## config.mk

```make
export PLATFORM = sky130hd
export DESIGN_NAME = add36_pipe
export DESIGN_NICKNAME = d
export VERILOG_FILES = /design/src/rtl/add36_pipe.sv
export SDC_FILE = /design/constraint.sdc
export NUM_CORES = 1
export LEC_CHECK = 0
export BUFFER_PORTS_ARGS = -buffer_cell sky130_fd_sc_hd__buf_2
export CAP_MARGIN = 40
export CORE_UTILIZATION = 57
export CTS_BUF_LIST = sky130_fd_sc_hd__clkbuf_4 sky130_fd_sc_hd__clkbuf_8
export CTS_CLUSTER_SIZE = 28
export DETAILED_ROUTE_END_ITERATION = 7
export GPL_TIMING_DRIVEN = 1
export PLACE_DENSITY = 0.81
export SYNTH_ARGS = -nofsm -noshare
export SYNTH_HDL_FRONTEND = slang
export SYNTH_SLANG_ARGS = --single-unit
```

## constraint.sdc

```tcl
create_clock -name clk_i -period 3.1 [get_ports clk_i]
set_clock_uncertainty 0.05 [all_clocks]
set_input_delay 0.62 -clock clk_i [delete_from_list [all_inputs] [get_ports clk_i]]
set_output_delay 0.62 -clock clk_i [all_outputs]
set_load 0.02 [all_outputs]
```
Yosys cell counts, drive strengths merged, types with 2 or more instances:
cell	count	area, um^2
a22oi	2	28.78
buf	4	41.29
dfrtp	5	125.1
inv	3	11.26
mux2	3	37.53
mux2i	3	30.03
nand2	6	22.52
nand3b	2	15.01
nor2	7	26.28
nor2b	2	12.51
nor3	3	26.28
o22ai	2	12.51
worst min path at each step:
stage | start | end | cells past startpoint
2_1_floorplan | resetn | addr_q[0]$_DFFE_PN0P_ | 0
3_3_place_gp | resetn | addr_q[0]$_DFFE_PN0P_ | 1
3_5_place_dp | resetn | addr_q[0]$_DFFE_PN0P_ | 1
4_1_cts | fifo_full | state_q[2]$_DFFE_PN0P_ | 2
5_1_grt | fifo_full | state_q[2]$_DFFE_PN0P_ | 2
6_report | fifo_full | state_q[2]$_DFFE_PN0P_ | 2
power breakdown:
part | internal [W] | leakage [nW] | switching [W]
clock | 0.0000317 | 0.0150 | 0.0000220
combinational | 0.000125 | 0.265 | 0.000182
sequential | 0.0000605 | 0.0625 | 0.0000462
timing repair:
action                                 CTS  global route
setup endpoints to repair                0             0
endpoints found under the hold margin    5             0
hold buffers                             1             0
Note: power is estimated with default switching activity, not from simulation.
File: src/rtl/clock_set_ctrl.sv
// clock_set_ctrl
// Time-setting controller for the digital clock. Sits between the two
// front-panel buttons (MODE, INC) and the sec/min/hour/day counter chain.
// MODE steps RUN -> SEC -> MIN -> HOUR -> DAY -> RUN. INC (pressed or held)
// pulses the counter selected by the current edit state. An edit state with
// no activity for TIMEOUT_S seconds falls back to RUN.
//
// Ports:
//   clk       system clock
//   rst       asynchronous active-high reset
//   tick_1hz  one-cycle 1 Hz enable, synchronous to clk
//   btn_mode  raw MODE button (active-high, asynchronous)
//   btn_inc   raw INC button (active-high, asynchronous)
//   run_en    1 = counters advance on tick_1hz, 0 = counting frozen
//   inc_sec   one-cycle increment pulse to the seconds counter
//   inc_min   one-cycle increment pulse to the minutes counter
//   inc_hour  one-cycle increment pulse to the hours counter
//   inc_day   one-cycle increment pulse to the days counter
//   edit_sel  0 = RUN, 1 = SEC, 2 = MIN, 3 = HOUR, 4 = DAY
//   blink     display blank flag for the field being edited
module clock_set_ctrl #(
  parameter int DEB_CYCLES    = 4,
  parameter int REPEAT_CYCLES = 16,
  parameter int TIMEOUT_S     = 3
) (
  input  logic       clk,
  input  logic       rst,
  input  logic       tick_1hz,
  input  logic       btn_mode,
  input  logic       btn_inc,
  output logic       run_en,
  output logic       inc_sec,
  output logic       inc_min,
  output logic       inc_hour,
  output logic       inc_day,
  output logic [2:0] edit_sel,
  output logic       blink
);

  localparam int DW = $clog2(DEB_CYCLES);
  localparam int RW = $clog2(REPEAT_CYCLES);

  typedef enum logic [2:0] {
    ST_RUN  = 3'd0,
    ST_SEC  = 3'd1,
    ST_MIN  = 3'd2,
    ST_HOUR = 3'd3,
    ST_DAY  = 3'd4
  } state_t;

  // Button bit 0 is MODE, bit 1 is INC.
  logic [1:0]    sync1;
  logic [1:0]    sync2;
  logic [1:0]    deb;
  logic [1:0]    deb_d;
  logic [1:0]    press;
  logic [DW-1:0] deb_cnt [2];

  state_t        state;
  state_t        next_state;
  logic          entry;
  logic [RW-1:0] rcnt;
  logic [7:0]    idle_cnt;
  logic          rep_fire;
  logic          inc_fire;

  logic          press_mode;
  logic          press_inc;
  logic          deb_inc;

  assign press_mode = press[0];
  assign press_inc  = press[1];
  assign deb_inc    = deb[1];

  // Synchronize, debounce and edge-detect both buttons. A level change is
  // accepted only after DEB_CYCLES consecutive differing samples; press is a
  // registered pulse on the rising edge of the debounced level.
  always_ff @(posedge clk or posedge rst) begin
    if (rst) begin
      sync1      <= '0;
      sync2      <= '0;
      deb        <= '0;
      deb_d      <= '0;
      press      <= '0;
      deb_cnt[0] <= '0;
      deb_cnt[1] <= '0;
    end else begin
      sync1 <= {btn_inc, btn_mode};
      sync2 <= sync1;
      deb_d <= deb;
      press <= deb & ~deb_d;
      for (int i = 0; i < 2; i++) begin
        if (sync2[i] == deb[i]) begin
          deb_cnt[i] <= '0;
        end else if (deb_cnt[i] == DW'(DEB_CYCLES - 1)) begin
          deb[i]     <= sync2[i];
          deb_cnt[i] <= '0;
        end else begin
          deb_cnt[i] <= deb_cnt[i] + DW'(1);
        end
      end
    end
  end

  // Next state and increment request. A mode press beats a simultaneous inc
  // press, and any inc press or repeat beats the idle timeout.
  always_comb begin
    next_state = state;
    rep_fire   = 1'b0;
    inc_fire   = 1'b0;
    if (state != ST_RUN) begin
      rep_fire = deb_inc && !press_inc && !press_mode &&
                 (rcnt == RW'(REPEAT_CYCLES - 1));
      inc_fire = (press_inc && !press_mode) || rep_fire;
    end
    if (press_mode) begin
      case (state)
        ST_RUN:  next_state = ST_SEC;
        ST_SEC:  next_state = ST_MIN;
        ST_MIN:  next_state = ST_HOUR;
        ST_HOUR: next_state = ST_DAY;
        default: next_state = ST_RUN;
      endcase
    end else if ((state != ST_RUN) && !inc_fire && tick_1hz &&
                 (idle_cnt == 8'(TIMEOUT_S - 1))) begin
      next_state = ST_RUN;
    end
  end

  // State register plus the repeat and idle counters that depend on it.
  always_ff @(posedge clk or posedge rst) begin
    if (rst) begin
      state    <= ST_RUN;
      entry    <= 1'b0;
      rcnt     <= '0;
      idle_cnt <= '0;
    end else begin
      state <= next_state;
      entry <= (next_state != state);

      if ((state == ST_RUN) || (next_state == ST_RUN) || !deb_inc ||
          press_inc || rep_fire) begin
        rcnt <= '0;
      end else begin
        rcnt <= rcnt + RW'(1);
      end

      if ((state == ST_RUN) || (next_state != state) || press_inc ||
          press_mode || rep_fire) begin
        idle_cnt <= '0;
      end else if (tick_1hz) begin
        idle_cnt <= idle_cnt + 8'd1;
      end
    end
  end

  // Registered outputs follow the current state, so they settle one cycle
  // after a state change. entry marks the first cycle in a new state and is
  // used to restart the blink phase for the newly selected field.
  always_ff @(posedge clk or posedge rst) begin
    if (rst) begin
      run_en   <= 1'b1;
      edit_sel <= 3'd0;
      blink    <= 1'b0;
      inc_sec  <= 1'b0;
      inc_min  <= 1'b0;
      inc_hour <= 1'b0;
      inc_day  <= 1'b0;
    end else begin
      run_en   <= (state == ST_RUN);
      edit_sel <= state;
      inc_sec  <= inc_fire && (state == ST_SEC);
      inc_min  <= inc_fire && (state == ST_MIN);
      inc_hour <= inc_fire && (state == ST_HOUR);
      inc_day  <= inc_fire && (state == ST_DAY);
      if ((state == ST_RUN) || entry) begin
        blink <= 1'b0;
      end else if (tick_1hz) begin
        blink <= ~blink;
      end
    end
  end

endmodule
◇ ◇ ◇ ◇
WHAT YOU NEED TO DO
Could you set down, exactly as written, the lines above between the one holding "Yosys cell counts, drive" and the one holding "3_3_place_gp | resetn", inclusive, and nothing more?

YOUR RESPONSE
Yosys cell counts, drive strengths merged, types with 2 or more instances:
cell	count	area, um^2
a22oi	2	28.78
buf	4	41.29
dfrtp	5	125.1
inv	3	11.26
mux2	3	37.53
mux2i	3	30.03
nand2	6	22.52
nand3b	2	15.01
nor2	7	26.28
nor2b	2	12.51
nor3	3	26.28
o22ai	2	12.51
worst min path at each step:
stage | start | end | cells past startpoint
2_1_floorplan | resetn | addr_q[0]$_DFFE_PN0P_ | 0
3_3_place_gp | resetn | addr_q[0]$_DFFE_PN0P_ | 1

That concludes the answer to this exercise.